In the material below, list every line carrying the string "wout".

START Recorded data

This is an optimization exercise on Yosys and OpenROAD, whose aim is small area and a short achievable clock period, not a production implementation.
The RTL was checked by simulation tests, not by an equivalence proof against the original design.

$ cat flow/design.v
module izhneuron_verilog(clk, rst, en, WE, Addr, AER_BUS, Weight, spike_out);
input wire clk;
input wire rst;
input wire en;
input wire WE;
input wire [3:0] Addr;
input wire [3:0] AER_BUS;
input wire [10:0] Weight;
output wire spike_out;
reg [10:0] mem0, mem1, mem2, mem3;
reg [3:0] valid;                  
reg [10:0] wout, acc, I;
reg [13:0] u, t;
reg [10:0] rd;
reg rv;
always @(*) begin
	case (AER_BUS[1:0])
		2'd0: begin rd = mem0; rv = valid[0]; end
		2'd1: begin rd = mem1; rv = valid[1]; end
		2'd2: begin rd = mem2; rv = valid[2]; end
		default: begin rd = mem3; rv = valid[3]; end
	endcase
end
wire rsel = rv && (AER_BUS[3:2] == 2'b00);
wire [10:0] sum = acc + wout;
wire [10:0] I_next = en ? sum : I;
wire [13:0] dv = {{2{t[13]}}, t[13:2]} - 14'd192 - u;      
wire [13:0] u0 = u + {{6{dv[13]}}, dv[13:6]};
wire [13:0] G = {{3{I[10]}}, I} - u - 14'd1205;
wire [13:0] H = 14'd0 - 14'd136 - 14'd1024 - u0;
wire [10:0] In = {~I_next[10], I_next[9:0]};               
wire c0 = t[0] ^ t[13];
wire c1 = t[1] ^ t[13];
wire c2 = t[2] ^ t[13];
wire c3 = t[3] ^ t[13];
wire c4 = t[4] ^ t[13];
wire c5 = t[5] ^ t[13];
wire c6 = t[6] ^ t[13];
wire c7 = t[7] ^ t[13];
wire c8 = t[8] ^ t[13];
wire c9 = t[9] ^ t[13];
wire c10 = t[10] ^ t[13];
wire nq = t[13] & ~t[0];
wire m1 = t[13] & c1;
wire m2 = t[13] & c2;
wire m3 = t[13] & c3;
wire m4 = t[13] & c4;
wire m5 = t[13] & c5;
wire m6 = t[13] & c6;
wire m7 = t[13] & c7;
wire m8 = t[13] & c8;
wire m9 = t[13] & c9;
wire m10 = t[13] & c10;
wire p0_1 = c0 & c1;
wire p0_2 = c0 & c2;
wire p0_3 = c0 & c3;
wire p0_4 = c0 & c4;
wire p0_5 = c0 & c5;
wire p0_6 = c0 & c6;
wire p0_7 = c0 & c7;
wire p0_8 = c0 & c8;
wire p0_9 = c0 & c9;
wire p0_10 = c0 & c10;
wire p1_2 = c1 & c2;
wire p1_3 = c1 & c3;
wire p1_4 = c1 & c4;
wire p1_5 = c1 & c5;
wire p1_6 = c1 & c6;
wire p1_7 = c1 & c7;
wire p1_8 = c1 & c8;
wire p1_9 = c1 & c9;
wire p1_10 = c1 & c10;
wire p2_3 = c2 & c3;
wire p2_4 = c2 & c4;
wire p2_5 = c2 & c5;
wire p2_6 = c2 & c6;
wire p2_7 = c2 & c7;
wire p2_8 = c2 & c8;
wire p2_9 = c2 & c9;
wire p2_10 = c2 & c10;
wire p3_4 = c3 & c4;
wire p3_5 = c3 & c5;
wire p3_6 = c3 & c6;
wire p3_7 = c3 & c7;
wire p3_8 = c3 & c8;
wire p3_9 = c3 & c9;
wire p3_10 = c3 & c10;
wire p4_5 = c4 & c5;
wire p4_6 = c4 & c6;
wire p4_7 = c4 & c7;
wire p4_8 = c4 & c8;
wire p4_9 = c4 & c9;
wire p4_10 = c4 & c10;
wire p5_6 = c5 & c6;
wire p5_7 = c5 & c7;
wire p5_8 = c5 & c8;
wire p5_9 = c5 & c9;
wire p5_10 = c5 & c10;
wire p6_7 = c6 & c7;
wire p6_8 = c6 & c8;
wire p6_9 = c6 & c9;
wire p6_10 = c6 & c10;
wire p7_8 = c7 & c8;
wire p7_9 = c7 & c9;
wire p7_10 = c7 & c10;
wire p8_9 = c8 & c9;
wire p8_10 = c8 & c10;
wire p9_10 = c9 & c10;
wire qs0 = c1 ^ m1 ^ nq;
wire qc0 = (c1 & m1) | (c1 & nq) | (m1 & nq);
wire qs1 = m2 ^ p0_2 ^ qc0;
wire qc1 = (m2 & p0_2) | (m2 & qc0) | (p0_2 & qc0);
wire qs2 = c2 ^ m3 ^ p0_3;
wire qc2 = (c2 & m3) | (c2 & p0_3) | (m3 & p0_3);
wire qs3 = p1_2 ^ qs2 ^ qc1;
wire qc3 = (p1_2 & qs2) | (p1_2 & qc1) | (qs2 & qc1);
wire qs4 = m4 ^ p0_4 ^ p1_3;
wire qc4 = (m4 & p0_4) | (m4 & p1_3) | (p0_4 & p1_3);
wire qs5 = qc2 ^ qs4 ^ qc3;
wire qc5 = (qc2 & qs4) | (qc2 & qc3) | (qs4 & qc3);
wire qs6 = c3 ^ m5 ^ p0_5;
wire qc6 = (c3 & m5) | (c3 & p0_5) | (m5 & p0_5);
wire qs7 = p1_4 ^ p2_3 ^ qc4;
wire qc7 = (p1_4 & p2_3) | (p1_4 & qc4) | (p2_3 & qc4);
wire qs8 = qs6 ^ qs7 ^ qc5;
wire qc8 = (qs6 & qs7) | (qs6 & qc5) | (qs7 & qc5);
wire qs9 = m6 ^ p0_6 ^ p1_5;
wire qc9 = (m6 & p0_6) | (m6 & p1_5) | (p0_6 & p1_5);
wire qs10 = p2_4 ^ qc6 ^ qs9;
wire qc10 = (p2_4 & qc6) | (p2_4 & qs9) | (qc6 & qs9);
wire qs11 = qc7 ^ qs10 ^ qc8;
wire qc11 = (qc7 & qs10) | (qc7 & qc8) | (qs10 & qc8);
wire qs12 = c4 ^ m7 ^ p0_7;
wire qc12 = (c4 & m7) | (c4 & p0_7) | (m7 & p0_7);
wire qs13 = p1_6 ^ p2_5 ^ p3_4;
wire qc13 = (p1_6 & p2_5) | (p1_6 & p3_4) | (p2_5 & p3_4);
wire qs14 = qc9 ^ qs12 ^ qs13;
wire qc14 = (qc9 & qs12) | (qc9 & qs13) | (qs12 & qs13);
wire qs15 = qc10 ^ qs14 ^ qc11;
wire qc15 = (qc10 & qs14) | (qc10 & qc11) | (qs14 & qc11);
wire qs16 = m8 ^ p0_8 ^ p1_7;
wire qc16 = (m8 & p0_8) | (m8 & p1_7) | (p0_8 & p1_7);
wire qs17 = p2_6 ^ p3_5 ^ qc12;
wire qc17 = (p2_6 & p3_5) | (p2_6 & qc12) | (p3_5 & qc12);
wire qs18 = qc13 ^ qs16 ^ qc14;
wire qc18 = (qc13 & qs16) | (qc13 & qc14) | (qs16 & qc14);
wire qs19 = qs17 ^ qs18 ^ qc15;
wire qc19 = (qs17 & qs18) | (qs17 & qc15) | (qs18 & qc15);
wire qs20 = c5 ^ m9 ^ p0_9;
wire qc20 = (c5 & m9) | (c5 & p0_9) | (m9 & p0_9);
wire qs21 = p1_8 ^ p2_7 ^ p3_6;
wire qc21 = (p1_8 & p2_7) | (p1_8 & p3_6) | (p2_7 & p3_6);
wire qs22 = p4_5 ^ qc16 ^ qs20;
wire qc22 = (p4_5 & qc16) | (p4_5 & qs20) | (qc16 & qs20);
wire qs23 = qs21 ^ qc17 ^ qs22;
wire qc23 = (qs21 & qc17) | (qs21 & qs22) | (qc17 & qs22);
wire qs24 = qc18 ^ qs23 ^ qc19;
wire qc24 = (qc18 & qs23) | (qc18 & qc19) | (qs23 & qc19);
wire qs25 = m10 ^ p0_10 ^ p1_9;
wire qc25 = (m10 & p0_10) | (m10 & p1_9) | (p0_10 & p1_9);
wire qs26 = p2_8 ^ p3_7 ^ p4_6;
wire qc26 = (p2_8 & p3_7) | (p2_8 & p4_6) | (p3_7 & p4_6);
wire qs27 = qc20 ^ qc21 ^ qs25;
wire qc27 = (qc20 & qc21) | (qc20 & qs25) | (qc21 & qs25);
wire qs28 = qs26 ^ qc22 ^ qs27;
wire qc28 = (qs26 & qc22) | (qs26 & qs27) | (qc22 & qs27);
wire qs29 = qc23 ^ qs28 ^ qc24;
wire qc29 = (qc23 & qs28) | (qc23 & qc24) | (qs28 & qc24);
wire qs30 = c6 ^ p1_10 ^ p2_9;
wire qc30 = (c6 & p1_10) | (c6 & p2_9) | (p1_10 & p2_9);
wire qs31 = p3_8 ^ p4_7 ^ p5_6;
wire qc31 = (p3_8 & p4_7) | (p3_8 & p5_6) | (p4_7 & p5_6);
wire qs32 = qc25 ^ qc26 ^ qs30;
wire qc32 = (qc25 & qc26) | (qc25 & qs30) | (qc26 & qs30);
wire qs33 = qs31 ^ qc27 ^ qs32;
wire qc33 = (qs31 & qc27) | (qs31 & qs32) | (qc27 & qs32);
wire qs34 = qc28 ^ qs33 ^ qc29;
wire qc34 = (qc28 & qs33) | (qc28 & qc29) | (qs33 & qc29);
wire qs35 = p2_10 ^ p3_9 ^ p4_8;
wire qc35 = (p2_10 & p3_9) | (p2_10 & p4_8) | (p3_9 & p4_8);
wire qs36 = p5_7 ^ qc30 ^ qc31;
wire qc36 = (p5_7 & qc30) | (p5_7 & qc31) | (qc30 & qc31);
wire qs37 = qs35 ^ qc32 ^ qs36;
wire qc37 = (qs35 & qc32) | (qs35 & qs36) | (qc32 & qs36);
wire qs38 = qc33 ^ qs37 ^ qc34;
wire qc38 = (qc33 & qs37) | (qc33 & qc34) | (qs37 & qc34);
wire qs39 = c7 ^ p3_10 ^ p4_9;
wire qc39 = (c7 & p3_10) | (c7 & p4_9) | (p3_10 & p4_9);
wire qs40 = p5_8 ^ p6_7 ^ qc35;
wire qc40 = (p5_8 & p6_7) | (p5_8 & qc35) | (p6_7 & qc35);
wire qs41 = qs39 ^ qc36 ^ qs40;
wire qc41 = (qs39 & qc36) | (qs39 & qs40) | (qc36 & qs40);
wire qs42 = qc37 ^ qs41 ^ qc38;
wire qc42 = (qc37 & qs41) | (qc37 & qc38) | (qs41 & qc38);
wire qs43 = p4_10 ^ p5_9 ^ p6_8;
wire qc43 = (p4_10 & p5_9) | (p4_10 & p6_8) | (p5_9 & p6_8);
wire qs44 = qc39 ^ qs43 ^ qc40;
wire qc44 = (qc39 & qs43) | (qc39 & qc40) | (qs43 & qc40);
wire qs45 = qs44 ^ qc41 ^ qc42;
wire qc45 = (qs44 & qc41) | (qs44 & qc42) | (qc41 & qc42);
wire qs46 = c8 ^ p5_10 ^ p6_9;
wire qc46 = (c8 & p5_10) | (c8 & p6_9) | (p5_10 & p6_9);
wire qs47 = p7_8 ^ qc43 ^ qs46;
wire qc47 = (p7_8 & qc43) | (p7_8 & qs46) | (qc43 & qs46);
wire qs48 = qs47 ^ qc44 ^ qc45;
wire qc48 = (qs47 & qc44) | (qs47 & qc45) | (qc44 & qc45);
wire qs49 = p6_10 ^ p7_9 ^ qc46;
wire qc49 = (p6_10 & p7_9) | (p6_10 & qc46) | (p7_9 & qc46);
wire qs50 = qc47 ^ qs49 ^ qc48;
wire qc50 = (qc47 & qs49) | (qc47 & qc48) | (qs49 & qc48);
wire qs51 = c9 ^ p7_10 ^ p8_9;
wire qc51 = (c9 & p7_10) | (c9 & p8_9) | (p7_10 & p8_9);
wire qs52 = qs51 ^ qc49 ^ qc50;
wire qc52 = (qs51 & qc49) | (qs51 & qc50) | (qc49 & qc50);
wire qs53 = p8_10 ^ qc51 ^ qc52;
wire qc53 = (p8_10 & qc51) | (p8_10 & qc52) | (qc51 & qc52);
wire qs54 = c10 ^ p9_10 ^ qc53;
wire qc54 = (c10 & p9_10) | (c10 & qc53) | (p9_10 & qc53);
wire [21:0] sqa = {qc54, qs54, qs53, qs52, qs50, qs48, qs45, qs42, qs38, qs34, qs29, qs24, qs19, qs15, qs11, qs8, qs5, qs3, qs1, p0_1, 1'b0, t[0]};
wire [21:0] sqb = {1'b0, 1'b0, 1'b0, 1'b0, 1'b0, 1'b0, 1'b0, 1'b0, 1'b0, 1'b0, 1'b0, 1'b0, 1'b0, 1'b0, 1'b0, 1'b0, 1'b0, 1'b0, 1'b0, qs0, 1'b0, 1'b0};
wire [8:0] sqlo = sqa[7:0] + sqb[7:0];
wire lc8 = sqlo[8];
wire gs55 = G[0] ^ lc8 ^ qs15;
wire gc55 = (G[0] & lc8) | (G[0] & qs15) | (lc8 & qs15);
wire gs56 = G[1] ^ gc55 ^ qs19;
wire gc56 = (G[1] & gc55) | (G[1] & qs19) | (gc55 & qs19);
wire gs57 = G[2] ^ gc56 ^ qs24;
wire gc57 = (G[2] & gc56) | (G[2] & qs24) | (gc56 & qs24);
wire gs58 = G[3] ^ gc57 ^ qs29;
wire gc58 = (G[3] & gc57) | (G[3] & qs29) | (gc57 & qs29);
wire gs59 = G[4] ^ gc58 ^ qs34;
wire gc59 = (G[4] & gc58) | (G[4] & qs34) | (gc58 & qs34);
wire gs60 = G[5] ^ gc59 ^ qs38;
wire gc60 = (G[5] & gc59) | (G[5] & qs38) | (gc59 & qs38);
wire gs61 = G[6] ^ gc60 ^ qs42;
wire gc61 = (G[6] & gc60) | (G[6] & qs42) | (gc60 & qs42);
wire gs62 = G[7] ^ gc61 ^ qs45;
wire gc62 = (G[7] & gc61) | (G[7] & qs45) | (gc61 & qs45);
wire gs63 = G[8] ^ gc62 ^ qs48;
wire gc63 = (G[8] & gc62) | (G[8] & qs48) | (gc62 & qs48);
wire gs64 = G[9] ^ gc63 ^ qs50;
wire gc64 = (G[9] & gc63) | (G[9] & qs50) | (gc63 & qs50);
wire gs65 = G[10] ^ gc64 ^ qs52;
wire gc65 = (G[10] & gc64) | (G[10] & qs52) | (gc64 & qs52);
wire gs66 = G[11] ^ gc65 ^ qs53;
wire gc66 = (G[11] & gc65) | (G[11] & qs53) | (gc65 & qs53);
wire gs67 = G[12] ^ gc66 ^ qs54;
wire gc67 = (G[12] & gc66) | (G[12] & qs54) | (gc66 & qs54);
wire gs68 = G[13] ^ qc54 ^ gc67;
wire gc68 = (G[13] & qc54) | (G[13] & gc67) | (qc54 & gc67);
wire [13:0] wsa = {gs68, gs67, gs66, gs65, gs64, gs63, gs62, gs61, gs60, gs59, gs58, gs57, gs56, gs55};
wire [13:0] wsb = {1'b0, 1'b0, 1'b0, 1'b0, 1'b0, 1'b0, 1'b0, 1'b0, 1'b0, 1'b0, 1'b0, 1'b0, 1'b0, 1'b0};
wire hs69 = H[0] ^ lc8 ^ qs15;
wire hc69 = (H[0] & lc8) | (H[0] & qs15) | (lc8 & qs15);
wire hs70 = H[1] ^ hc69 ^ qs19;
wire hc70 = (H[1] & hc69) | (H[1] & qs19) | (hc69 & qs19);
wire hs71 = H[2] ^ In[2] ^ hc70;
wire hc71 = (H[2] & In[2]) | (H[2] & hc70) | (In[2] & hc70);
wire hs72 = H[3] ^ In[3] ^ hc71;
wire hc72 = (H[3] & In[3]) | (H[3] & hc71) | (In[3] & hc71);
wire hs73 = H[4] ^ In[4] ^ hc72;
wire hc73 = (H[4] & In[4]) | (H[4] & hc72) | (In[4] & hc72);
wire hs74 = H[5] ^ In[5] ^ hc73;
wire hc74 = (H[5] & In[5]) | (H[5] & hc73) | (In[5] & hc73);
wire hs75 = H[6] ^ In[6] ^ hc74;
wire hc75 = (H[6] & In[6]) | (H[6] & hc74) | (In[6] & hc74);
wire hs76 = H[7] ^ In[7] ^ hc75;
wire hc76 = (H[7] & In[7]) | (H[7] & hc75) | (In[7] & hc75);
wire hs77 = H[8] ^ In[8] ^ hc76;
wire hc77 = (H[8] & In[8]) | (H[8] & hc76) | (In[8] & hc76);
wire hs78 = H[9] ^ In[9] ^ hc77;
wire hc78 = (H[9] & In[9]) | (H[9] & hc77) | (In[9] & hc77);
wire hs79 = H[10] ^ In[10] ^ hc78;
wire hc79 = (H[10] & In[10]) | (H[10] & hc78) | (In[10] & hc78);
wire hs80 = H[11] ^ hc79 ^ qs53;
wire hc80 = (H[11] & hc79) | (H[11] & qs53) | (hc79 & qs53);
wire hs81 = H[12] ^ hc80 ^ qs54;
wire hc81 = (H[12] & hc80) | (H[12] & qs54) | (hc80 & qs54);
wire hs82 = H[13] ^ qc54 ^ hc81;
wire hc82 = (H[13] & qc54) | (H[13] & hc81) | (qc54 & hc81);
wire [13:0] wya = {hs82, hs81, hs80, qs52, qs50, qs48, qs45, qs42, qs38, qs34, qs29, qs24, In[1], hs69};
wire [13:0] wyb = {1'b0, 1'b0, 1'b0, hs79, hs78, hs77, hs76, hs75, hs74, hs73, hs72, hs71, hs70, In[0]};
wire [13:0] ws = wsa + wsb;            
wire [13:0] y0 = wya + wyb;            
wire signed [13:0] ts = t;
wire f = ts < -14'sd1285;               
wire spk = f | ~ws[13];
assign spike_out = ~rst & spk;
wire [13:0] y1 = y0 - 14'd80;
wire g0 = ~y0[13] & (y0[12:0] > 13'd1068);
wire g1 = ~y0[13] & (y0[12:0] > 13'd1148);
wire [13:0] u_next = spk ? u0 + 14'd80 : u0;
wire [13:0] t_next = (f | (spk ? g1 : g0)) ? 14'd118 : (spk ? y1 : y0);
always @(posedge clk) begin
	if (WE && Addr[3:2] == 2'b00) begin
		case (Addr[1:0])
			2'd0: mem0 <= Weight;
			2'd1: mem1 <= Weight;
			2'd2: mem2 <= Weight;
			default: mem3 <= Weight;
		endcase
	end
	if (rst) begin
		valid <= 4'b0000;
		wout <= 11'd0; acc <= 11'd0; I <= 11'd0;
		u <= 14'd80; t <= 14'd118;
	end else begin
		if (WE && Addr[3:2] == 2'b00) valid[Addr[1:0]] <= 1'b1;
		if (!WE) wout <= rsel ? rd : 11'd0;
		acc <= en ? 11'd0 : sum;
		I <= I_next;
		u <= u_next;
		t <= t_next;
	end
end
endmodule
$ cat flow/constraint.sdc
create_clock -name core_clock -period 21.0 [get_ports {clk}]
set_input_delay 4.2000 -clock core_clock [delete_from_list [all_inputs] [get_ports {clk}]]
set_output_delay 4.2000 -clock core_clock [all_outputs]
set_load 0.01 [all_outputs]
$ cat flow/run.sh
#!/bin/bash
# synth_recipe.tcl (not shown) runs the flow's synth.tcl, then flattens the netlist and writes it again
# the make line also repeats each setting of config.mk as NAME=value (left out here)
make -C /OpenROAD-flow-scripts/flow DESIGN_CONFIG=/design/flow/config.mk WORK_HOME=/design/flow/orfs CLKGATE_MAP_FILE= SYNTH_SCRIPT=/design/flow/synth_recipe.tcl finish
$ cat flow/config.mk
export PLATFORM = sky130hd
export DESIGN_NAME = izhneuron_verilog
export DESIGN_NICKNAME = izhneuron_verilog
export VERILOG_FILES = /design/flow/design.v
export SDC_FILE = /design/flow/constraint.sdc
export NUM_CORES = 4
export LEC_CHECK = 0
export CAP_MARGIN = 20
export CORE_MARGIN = 2
export CORE_UTILIZATION = 40
export SLEW_MARGIN = 20
==> reports/qor.csv <==
metric,value,unit
yosys.area.top_type,fa_1,
rsz0062_at_grt,no,
min_path_type,reg2reg,
fmax,70.7,MHz
cts_resized,0,
core,24200,µm²
antenna_found_initial,0,
cts_num_sinks,109,
finClkSkew,19.8,ps
drt-vias-per-instance,5.22,
syn_area_per_cell,9.52,µm²
drive_gt1_share,8.80,%
end_kind,primary output,
cp.arrival,9940,ps
place.gp.congestion,0.863,
drt_iter0_markers,548,
crit_top_cell,fa_1,
cts_made_buffers,9,
cp.required,16800,ps
route.detailed.wl_per_inst,16.4,µm
cts_root_buffer,clkbuf_16,
antenna_cells,0,
fp.dieH,161,µm
h-tree-depth,3,
insertion_delay,360,ps
synth_edf_count,44,
final_hold_viol_count,0,
worstMarginPinSlew,892,ps
crit_type,reg2out,
grt_overflow_total,0,
tns,0,ps
final_cell_mix,"143 x inv_1, 101 x nor2_1, 90 x ha_1",
yosysWarnings,1,
drt-pass1-iter-count,5,
relSlewSlack,40.3,%
grt_max_degree,48,
grt_pass1_wl,37.6,mm
postRouteAntennaNets,0,
synth_cells,1031,
final-setup-viol-count,0,
dieWidth,161,µm
cts_tree,done,
rows,57,
report.final.slew_viol_count,0,
synth_top_area_share,14.1,%
grt_pass1_vias,7151,
clockBufferDepth,2,
cap_violations,0,
track_usage,18.4,%
crit_slowest_cell,dfxtp_1,
post-route-period-util,67.4,%
yosys-top-cells-area,"fa_1 14%, edfxtp_1 13%, dfxtp_1 13%",
cpPeakStageDelay,780,ps
crit_path_start_kind,flip-flop,
timing.hold.ws,480,ps
wirelength,22.4,mm
period_minus_slack,14140,ps
ys_seq_elements,109,
path_clk_slew,90,ps
seq_area_frac_synth,26.7,%
cts-hold-fix-buffers,0,
final_nets,1222,
synthArstFlopShare,0,%
drc,0,
synthFlopType,dfxtp_1,
ios,24,
synthDistinctLibCells,86,
die_area,25800,µm²
syn-num-nets,1213,
area_growth,8.70,%
layout_commonest_cell,inv_1,
postCtsSetupRepairBufs,0,
path_max_fanout,17,
status,no timing/DRC/antenna violations,
synthesis.area,9810,µm²
initial_core_util,40.6,%
io_buffer_count,23,
vias,7143,
dp_hpwl,18.0,mm
[critical path: cells and delay by family (launching register included)]
| family | cells | cell delay [ps] |
|---|---|---|
| DFF | 1 | 780 |
| and+or+nand+nor | 3 | 930 |
| buffers and inverters | 6 | 880 |
| AOI/OAI and AO/OA | 4 | 830 |
| adders and majority gates | 18 | 6160 |
[routing by layer]
layer / routed length, µm / GRT usage [%] / vias to the layer above
li1: - / - / 3567
met1: 10800 / 26.0 / 3426
met3: 872 / 2.27 / 21
met4: 429 / 5.20 / 0
met5: 0 / 0 / -
met2: 10200 / 29.9 / 129
[layout make-up]
| type | count | area (µm²) |
|---|---|---|
| timing repair buffer | 25 | 240 |
| inverter | 143 | 537 |
| clock inverter | 7 | 86.3 |
| clock buffer | 9 | 225 |
| sequential | 109 | 2620 |
| fill | 2334 | 13500 |
| multi-input combinational | 752 | 6550 |
| tap | 324 | 405 |
[final timing paths]
kind | start | to | slack, ps | cells after the start
hold reg to reg | valid[1] | valid[1] | 480 | 2
hold / removal | valid[1] | valid[1] | 480 | 2
setup reg to reg | t[13] | t[5] | 10730 | 37
setup / recovery | t[13] | spike_out | 6860 | 31
[state kept, by name, indices dropped and copies added, names as in the netlist, 11 cells and up]
| name | cells |
|---|---|
| t | 14 |
| u | 14 |
| I | 11 |
| acc | 11 |
| mem0 | 11 |
| mem1 | 11 |
| mem2 | 11 |
| mem3 | 11 |
| wout | 11 |
[cell families after synthesis]
logic type	synth area share, %
and+or+nand+nor	16.4
AOI/OAI and AO/OA	13.7
buffers and inverters	6.99
adders and majority gates	25.8
DFF	26.7
xor gates and xnor gates	6.12
muxes	4.25
[synthesized netlist by cell type (17+ instances only)]
cell type and instances:
dfxtp_1 65, nand2_1 37, ha_1 90, o21ai_0 20, xnor2_1 39, edfxtp_1 44, fa_1 69, a21o_1 17
or2_2 30, inv_1 143, nor2_1 101, a21oi_1 48, nor3_1 22, xor2_1 27
[through the flow]
| step | setup slack (ps) | std cells | utilization [%] | instance area, µm² |
|---|---|---|---|---|
| 2_1_floorplan | 8400 | 1031 | - | 9810 |
| 3_3_place_gp | 7470 | 1353 | 42.8 | 10300 |
| 3_5_place_dp | 7200 | 1353 | 42.8 | 10300 |
| 4_1_cts | 6810 | 1369 | 44.1 | 10700 |
| 5_1_grt | 6380 | 1369 | 44.1 | 10700 |
| 6_report | 6860 | 1369 | 44.1 | 10700 |

afterwards: timing with drivers on the ports:
How much do the figures lean on ideal ports? The routed layout below was timed once more, with nothing changed but the port constraints.
Step 1, drivers: a clkbuf_16 drives clk and a buf_2 each remaining input, both assumed.
Step 2 adds t to the input delays and takes it off the output delays; t is the mean of the earliest and latest rising clock arrival at the registers after step 1. Input paths then give back, and output paths get back, about the clock's delay inside the block.
Slacks: ideal / step 1 / step 2; pairs: ideal / step 1.
shift t [ns]: 0.401
setup slack, ns: 6.856 / 6.810 / 7.211
worst hold slack (ns): 0.480 / 0.480 / 0.480
slew at the worst register clock pin (ns): 0.09 / 0.09
After both steps this run still meets setup and hold. For this run, drivers alone change the setup slack by -0.046 ns; drivers and shift together by +0.355 ns.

END Recorded data

Solution for this problem:
reg [10:0] wout, acc, I;
wire [10:0] sum = acc + wout;
		wout <= 11'd0; acc <= 11'd0; I <= 11'd0;
		if (!WE) wout <= rsel ? rd : 11'd0;
| wout | 11 |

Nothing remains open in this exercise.